Your task
Both the line with "Clk buf depth: 3" and the line with "buf_2 | 188 |" in the records below must appear in the output, along with every line between them, exactly and with nothing added.
-- Opening Marker --
## src/rtl/regfile_scoreboard.sv

```systemverilog
// -----------------------------------------------------------------------------
// regfile_scoreboard
//
// Purpose:
//   Register file with a per-register write-reservation scoreboard. Issue
//   reads operands, checks whether they are still being produced, and
//   reserves its destination with a tag. Writeback returns results with the
//   same tag. A writeback clears the reservation only when its tag matches,
//   so a stale writeback cannot release a newer reservation.
//   Register 0 is hardwired to zero and is never reserved.
//
// Optional feature (compile-time macro REGFILE_WB_BYPASS_EN):
//   When defined, a read port addressing the register targeted by a
//   qualifying writeback sees wb_data_i in the same cycle, with busy = 0.
//   When undefined, reads show only the registered state.
//
// Ports:
//   clk          in   clock, rising edge
//   rst          in   asynchronous, active-low reset
//   rd_addr_i    in   N_RD read addresses, port k at [k*A_REG +: A_REG]
//   rd_data_o    out  read data, port k at [k*W_DATA +: W_DATA]
//   rd_busy_o    out  reservation bit of the addressed register, per port
//   rd_tag_o     out  reservation tag of the addressed register, per port
//   res_valid_i  in   reserve res_addr_i this cycle
//   res_addr_i   in   register to reserve
//   res_tag_i    in   tag of the producing instruction
//   wb_valid_i   in   writeback this cycle
//   wb_addr_i    in   writeback register
//   wb_tag_i     in   writeback tag
//   wb_data_i    in   writeback data
//   flush_i      in   clear all reservations
//   busy_cnt_o   out  number of registers currently reserved (registered)
//
// Handshake: there is no back-pressure. A reservation or writeback is
// accepted on every rising edge where its valid is high; the address, tag
// and data alongside a low valid are ignored.
// -----------------------------------------------------------------------------
`default_nettype none

module regfile_scoreboard #(
  parameter int W_DATA = 32,
  parameter int N_REG  = 32,
  parameter int A_REG  = 5,
  parameter int N_RD   = 2,
  parameter int W_TAG  = 4,
  parameter int W_CNT  = 6
) (
  input  logic                    clk,
  input  logic                    rst,
  input  logic [N_RD*A_REG-1:0]   rd_addr_i,
  output logic [N_RD*W_DATA-1:0]  rd_data_o,
  output logic [N_RD-1:0]         rd_busy_o,
  output logic [N_RD*W_TAG-1:0]   rd_tag_o,
  input  logic                    res_valid_i,
  input  logic [A_REG-1:0]        res_addr_i,
  input  logic [W_TAG-1:0]        res_tag_i,
  input  logic                    wb_valid_i,
  input  logic [A_REG-1:0]        wb_addr_i,
  input  logic [W_TAG-1:0]        wb_tag_i,
  input  logic [W_DATA-1:0]       wb_data_i,
  input  logic                    flush_i,
  output logic [W_CNT-1:0]        busy_cnt_o
);

  // ---------------------------------------------------------------------------
  // State
  // ---------------------------------------------------------------------------
  logic [N_REG-1:0][W_DATA-1:0] r_data;
  logic [N_REG-1:0]             r_busy;
  logic [N_REG-1:0][W_TAG-1:0]  r_tag;
  logic [W_CNT-1:0]             r_cnt;

  // ---------------------------------------------------------------------------
  // Request qualification (address 0 is never a target)
  // ---------------------------------------------------------------------------
  logic w_res_en;
  logic w_wb_en;
  logic w_wb_match;
  logic w_wb_write;
  logic w_wb_clear;

  assign w_res_en   = res_valid_i && (res_addr_i != '0);
  assign w_wb_en    = wb_valid_i  && (wb_addr_i  != '0);

  // Evaluated against the pre-edge state, so a same-cycle reservation of the
  // same register does not affect whether this writeback qualifies.
  assign w_wb_match = r_busy[wb_addr_i] && (r_tag[wb_addr_i] == wb_tag_i);
  assign w_wb_write = w_wb_en && (w_wb_match || !r_busy[wb_addr_i]);
  assign w_wb_clear = w_wb_en && w_wb_match;

  // ---------------------------------------------------------------------------
  // Next busy vector and its population count
  // Order of precedence: flush, then writeback clear, then reservation set.
  // The reservation is applied last so it wins over both flush and a
  // same-address writeback.
  // ---------------------------------------------------------------------------
  logic [N_REG-1:0] w_busy_nxt;
  logic [W_CNT-1:0] w_cnt_nxt;

  always_comb begin
    w_busy_nxt = r_busy;
    if (flush_i) begin
      w_busy_nxt = '0;
    end
    if (w_wb_clear) begin
      w_busy_nxt[wb_addr_i] = 1'b0;
    end
    if (w_res_en) begin
      w_busy_nxt[res_addr_i] = 1'b1;
    end
  end

  // Count is derived from the next busy state rather than tracked with
  // increments/decrements, so re-reservations and flushes cannot skew it.
  // Bit 0 is never set, so the sum is bounded by N_REG-1.
  always_comb begin
    w_cnt_nxt = '0;
    for (int i = 1; i < N_REG; i++) begin
      w_cnt_nxt = w_cnt_nxt + W_CNT'(w_busy_nxt[i]);
    end
  end

  // ---------------------------------------------------------------------------
  // Sequential update
  // ---------------------------------------------------------------------------
  always_ff @(posedge clk or negedge rst) begin
    if (!rst) begin
      r_data <= '0;
      r_busy <= '0;
      r_tag  <= '0;
      r_cnt  <= '0;
    end else begin
      r_busy <= w_busy_nxt;
      r_cnt  <= w_cnt_nxt;
      if (w_wb_write) begin
        r_data[wb_addr_i] <= wb_data_i;
      end
      if (w_res_en) begin
        r_tag[res_addr_i] <= res_tag_i;
      end
    end
  end

  assign busy_cnt_o = r_cnt;

  // ---------------------------------------------------------------------------
  // Read ports
  // Entry 0 of data/busy/tag is reset to zero and never written, so a plain
  // array lookup already returns zero / not-busy for register 0.
  // ---------------------------------------------------------------------------
  for (genvar k = 0; k < N_RD; k++) begin : g_rd
    logic [A_REG-1:0] w_addr;
    assign w_addr = rd_addr_i[k*A_REG +: A_REG];

`ifdef REGFILE_WB_BYPASS_EN
    // w_wb_write already excludes address 0. A qualifying writeback either
    // matches (and clears busy) or targets a non-busy register, so the
    // forwarded busy bit is always 0.
    logic w_hit;
    assign w_hit = w_wb_write && (w_addr == wb_addr_i);

    assign rd_data_o[k*W_DATA +: W_DATA] = w_hit ? wb_data_i : r_data[w_addr];
    assign rd_busy_o[k]                  = w_hit ? 1'b0      : r_busy[w_addr];
`else
    assign rd_data_o[k*W_DATA +: W_DATA] = r_data[w_addr];
    assign rd_busy_o[k]                  = r_busy[w_addr];
`endif
    assign rd_tag_o[k*W_TAG +: W_TAG]    = r_tag[w_addr];
  end

endmodule

`default_nettype wire

```

## config.mk

```make
export PLATFORM = sky130hd
export DESIGN_NAME = regfile_scoreboard
export DESIGN_NICKNAME = d
export VERILOG_FILES = /design/src/rtl/regfile_scoreboard.sv
export SDC_FILE = /design/constraint.sdc
export NUM_CORES = 2
export LEC_CHECK = 0
export ABC_CLOCK_PERIOD_IN_PS = 11500
export BUFFER_PORTS_ARGS = -buffer_cell sky130_fd_sc_hd__buf_2
export CORE_AREA = 4 4 354 617
export CTS_CLUSTER_SIZE = 25
export DETAILED_ROUTE_END_ITERATION = 12
export DIE_AREA = 0 0 358 621
export GPL_ROUTABILITY_DRIVEN = 0
export PLACE_DENSITY = 0.5
export SYNTH_ARGS = -nofsm -noshare
export SYNTH_HDL_FRONTEND = slang
export SYNTH_SLANG_ARGS = --single-unit
export TNS_END_PERCENT = 30
```

## constraint.sdc

```tcl
create_clock -name clk -period 11.5 [get_ports clk]
set_clock_uncertainty 0.2 [all_clocks]
set_input_delay 2.3 -clock clk [delete_from_list [all_inputs] [get_ports clk]]
set_output_delay 2.3 -clock clk [all_outputs]
set_load 0.05 [all_outputs]
```

# == After elaboration in Yosys (flattened, before gate mapping) ==
# Index checks and enable logic that the tools add are counted.
# classes
n_mux,29
n_addsub,30
n_eq_ne,1
order_cmp,6
bitwise,3
n_reduce_logical,11
# op_table
op,count
$bwmux W1024,1
$bmux W32 S5,2
$mux W32,6
$demux W32 S5,1
$add A6 B1 Y6,25
$bwmux W128,1
$bmux W4 S5,3
$and A32 B32 Y32,1
$not A32 Y32,1
$or A32 B32 Y32,1
$lt A5 B6 Y1 const B,4
$demux W4 S5,1
$mux W4,4
$bmux W1 S5,3
$demux W1 S5,2
$ge A5 B1 Y1 const B,2
$reduce_bool A5 Y1,2
$logic_and A1 B1 Y1,7
$add A5 B1 Y6,1
$add A4 B1 Y5,1
$mux W1,5
$add A3 B1 Y4,1
$eq A4 B4 Y1,1
$add A2 B1 Y3,1
other kinds (3),3
# totals
inputBits,65
out_inout_bits,80
wordCells,146
regBits,1190

# == Longest topological paths before layout ==
# logic_depth
word_depth,39
depth_mapped,28
ltp_nobuf,24

# == Least setup slack after synthesis ==
# Ideal clock, no wire load.
# synth_timing
kind,input -> register
start,input wb_addr_i[0]
end,"register r_cnt[4], in the netlist busy_cnt_o[4]"
n_path_buf,4
slack_ns,2.018
setup_ns,0.123
required_ns,11.177
arrival_ns,9.159
stages,27
cell_sequence,buf_4 -> buf_6 -> buf_2 -> mux2i_1 -> o22ai_1 -> nor4_1 -> nand2_1 -> xnor2_1 -> nor4b_1 -> clkbuf_1 -> nand4_1 -> a32o_1 -> fa_1 -> inv_1 -> fa_1 -> fa_1 -> inv_1 -> fa_1 -> fa_1 -> fa_1 -> inv_1 -> fa_1 -> fa_1 -> inv_1 -> a21o_1 -> a21oi_1 -> xnor2_1
# synth_via
elab_cells_between_ends,49
classes_between,30 x add/sub; 2 x order compare; 1 x eq/ne; 8 x mux; 3 x bitwise; 5 x reduce/logical
# synth_lines
element,line,rtl
start: declaration,58,"input logic [A_REG-1:0] wb_addr_i,"
$lt A5 B6 Y1 (implied by the code) / $ge A5 B1 Y1 (equally long branches),106,w_busy_nxt[wb_addr_i] = 1'b0;
$logic_and A1 B1 Y1 (implied by the code),106,
$mux W1 (implied by the code),106,
$demux W1 S5,106,
$not A32 Y32 (no line),--,
$and A32 B32 Y32 (no line),--,
$mux W32 (*),105,if (w_wb_clear) begin
$or A32 B32 Y32 (no line),--,
$mux W32 (*),108,if (w_res_en) begin
named net w_busy_nxt[6],97,logic [N_REG-1:0] w_busy_nxt;
$add A5 B1 Y6 (*),119,w_cnt_nxt = w_cnt_nxt + W_CNT'(w_busy_nxt[i]);
$add A6 B1 Y6 (*) (25 in a row),119,
named net w_cnt_nxt[4],98,logic [W_CNT-1:0] w_cnt_nxt;
end signal: assignment,134,r_cnt <= w_cnt_nxt;
end: declaration,71,logic [W_CNT-1:0] r_cnt;
# The timed path passes the listed nets; every way through them passes the cells marked *. The select of a mux whose other input is x is not followed.
# A chain may end at the register's enable or synchronous reset.

# == Final worst setup path ==
# layout_timing
start,input wb_addr_i[0]
end,"register r_cnt[4], in the netlist busy_cnt_o[4]"
# layout_via
elab_chain_cells,39
elab_cells_between_ends,49
classes_between,30 x add/sub; 2 x order compare; 1 x eq/ne; 8 x mux; 3 x bitwise; 5 x reduce/logical
# layout_rtl
element,line
$lt A5 B6 Y1 (implied by the code) / $ge A5 B1 Y1 (equally long branches),106
$logic_and A1 B1 Y1 (implied by the code),106
$mux W1 (implied by the code),106
$demux W1 S5,106
$not A32 Y32 (no line),--
$and A32 B32 Y32 (no line),--
$mux W32 (*),105
$or A32 B32 Y32 (no line),--
$mux W32 (*),108
$add A1 B1 Y2,119
$add A2 B1 Y3,119
$add A3 B1 Y4,119
$add A4 B1 Y5,119
$add A5 B1 Y6,119
$add A6 B1 Y6 (24 in a row),119
$add A6 B1 Y6 (*),119
named net w_cnt_nxt[4],98
# Marked as above.

==> summary.txt <==
Post-Syn Instances: 4237
Synth unique cells: 52
Maximum capacitance violations: 0
Crit-path cells: buf_4 > mux2i_1 > o22ai_1 > nor4_2 > a21oi_1 > a2111oi_4 > buf_4 > buf_4 > nand3_1 > a31oi_1 > fa_1 > fa_1 > fa_1 > inv_1 > fa_1 > fa_1 > fa_1 > inv_1 > fa_1 > fa_1 > inv_1 > a21o_1 > a21oi_1 > xnor2_1
Setup TNS: 0 ns
First-pass DRT Iterations: 6
Pwr Density: 174.6 nW/µm²
Final hold vios: 0
Overflow after GRT: 0
Area grow syn2layout: 10.34%
WL final: 249500 µm
DRC Markers: 0
CTS sink count: 1190
Vias in the first global route: 46.48k
Dominant cell type by area after synthesis: dfrtp_1
Wire length on met1: 95800 µm
Antenna violations before repair: 30
First-pass GRT wire length: 357600 µm
Starting Density: 29.93%
Seq/Total Area, Yosys: 46.71%
Status: completed
Final Cycle Share: 85.63%
Routed vias: 43.76k
# H-tree levels: 3
# hold bufs at CTS: 0
Most used cell along the critical path: fa_1
WP buf/inv: 6
Post-Syn Area: 63750 µm²
Total power: 12280 µW
Die width: 358 µm
I/O pin cnt: 145
CORE AREA: 213000 µm²
Die height: 621 µm
Top sig layer: met5
Share of async-settable or async-resettable flops after synthesis: 100.0%
Highest-count cells in the layout ignoring fill and taps: dfrtp_1 (1190), o2bb2ai_1 (992), mux4_2 (748)
CP required: 11.89 ns
Max rail drop VDD: 0.1458 mV
Setup violators final: 0
Pin slew with the least headroom to its limit: 1.196 ns
Routed length on met2: 118900 µm
Post-DP Area: 66530 µm²
First DRT Iteration DRCs: 3912
Worst setup EP type: register
CP max stage delay: 0.73 ns
Clock Latency Late Sink: 0.75 ns
CTS buffer count: 113
Post-CTS setup buffer count: 0
Synth top area share: 46.71%
CP max stage cell: a2111oi_4
Worst path top cell family by delay: adder cells
Largest net degree at the start of global routing: 182
FF-to-FF path depth: 23
Hold crit path type: reg -> reg
Vias per cell: 6.275
Crit-path max FO: 51
EDFF count, synth: 0
Syn Nets: 4332
Met3 wire length: 18130 µm
Cts repair resizes: 0
Slew Limit Fails: 0
Post-route ant nets: 0
RSZ-0062 raised after global routing: no
Crit path time final: 9.847 ns
CTS tree: done
Wirelength per Cell: 35.78 µm
Dominant synthesized flop cell: dfrtp_1
Final nets: 4137
Layout cell share with drive strength beyond 1: 33.53%
WHS Path Cells: 0
Crit path DAT: 10.24 ns
Max_slew headroom: 20.07%
Leakage power: 0.02761 µW
Placement Rows: 224
WS Path Type: in -> reg
Fillers: 20.75k
Critical Path Start Type: input pin
Clk Tree Root Cell: clkbuf_16
Worst path depth: 24
Total number of yosys warnings: 0
GRT Overall Usage: 22.16%
DP HPWL: 142600 µm
Die area: 222300 µm²
Syn Area/Cell: 15.05 µm²
Ranking of synthesized cells by area: dfrtp_1 (47%), mux4_2 (26%), o2bb2ai_1 (14%), mux2_2 (3.3%), buf_2 (1.5%)
Clk buf depth: 3
Final Cell Area: 70340 µm²
Maximum achievable frequency: 0.1016 GHz
IO Port Bufs: 144
Most common cell after layout, fill and taps aside: dfrtp_1
Worst-path clk slew: 0.07 ns
Yosys reg bits: 1190
[synth_stat cells, types with 7 or more instances]
| cell | instances |
|---|---|
| buf_2 | 188 |
| buf_6 | 37 |
| mux2i_1 | 64 |
| nor2b_1 | 9 |
| clkbuf_1 | 230 |
| mux2_2 | 186 |
| or4_1 | 33 |
| nor2_1 | 60 |
| dfrtp_1 | 1190 |
| inv_1 | 44 |
| nand3_1 | 9 |
| or3_1 | 9 |
| buf_1 | 59 |
| a31o_2 | 7 |
| o22ai_1 | 36 |
| a311oi_1 | 15 |
| fa_1 | 23 |
| or2_1 | 15 |
| nand4_1 | 12 |
| a32o_1 | 8 |
| mux4_2 | 748 |
| o2bb2ai_1 | 992 |
| ha_1 | 7 |
| nand2_1 | 185 |
[flip-flops by register name (all words and copies together) (netlist names)]
name        count
r_tag         128
r_busy         32
r_data       1024
busy_cnt_o      6
[kinds of logic (layout without fill, tap and decap cells)]
kind of cell,count (synthesis),in the layout,share of synthesized area [%]
compound gates,1072,1072,14.57
xor+xnor,6,6,0.08243
fa+ha+maj,30,30,0.8596
buf+inv,561,460,4.119
flops,1190,1190,46.71
mux,998,998,30.71
other cells,0,13,0
simple gates,380,380,2.944
[layout make-up]
cell class | instances | area (µm²) | area share (%)
Inverter | 45 | 168.9 | 0.2401
Sequential cell | 1190 | 29780 | 42.33
Timing Repair Buffer | 206 | 1491 | 2.120
Antenna cell | 13 | 32.53 | 0.04625
Multi-Input combinational cell | 2486 | 31550 | 44.86
Clock inverter | 48 | 525.5 | 0.7471
Clock buffer | 161 | 3259 | 4.634
Tap cell | 2825 | 3535 | 5.025
[path summary, 6_finish.rpt]
| path | from | endpoint | slack [ns] |
|---|---|---|---|
| setup / recovery | wb_addr_i[0] | busy_cnt_o[4] | 1.65 |
| setup reg to reg | r_tag[37] | busy_cnt_o[4] | 3.58 |
| max in group asynchronous | rst | r_data[120] | 7.29 |
| hold / removal | r_data[10] | r_data[10] | 0.19 |
| min in group asynchronous | rst | busy_cnt_o[0] | 1.33 |
| hold reg to reg | r_data[10] | r_data[10] | 0.19 |
[through the flow]
stage / cells / utilization [%] / hold WS [ns] / setup slack [ns]
floorplan: 4237 / - / 0.2413 / 2.018
global placement: 6752 / 31.23 / 0.1766 / 1.112
detailed placement: 6752 / 31.23 / 0.1833 / 0.9670
CTS: 6961 / 33.01 / 0.1973 / 1.732
global route: 6963 / 33.01 / 0.2070 / 1.399
finish: 6974 / 33.02 / 0.1943 / 1.653
[metal layers]
layer	vias up	GRT usage (%)
li1	16950	-
met1	23970	28.32
met2	2196	35.49
met3	631	4.144
met4	16	12.11
met5	-	0
[power breakdown]
part | switching [µW] | internal [µW] | total, µW
Sequential | 643 | 4910 | 5560
Clock | 1810 | 2140 | 3950
Combinational | 1280 | 1500 | 2780
Note: power is estimated with default switching activity, not from simulation.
-- Closing Marker --
Response to the task
Clk buf depth: 3
Final Cell Area: 70340 µm²
Maximum achievable frequency: 0.1016 GHz
IO Port Bufs: 144
Most common cell after layout, fill and taps aside: dfrtp_1
Worst-path clk slew: 0.07 ns
Yosys reg bits: 1190
[synth_stat cells, types with 7 or more instances]
| cell | instances |
|---|---|
| buf_2 | 188 |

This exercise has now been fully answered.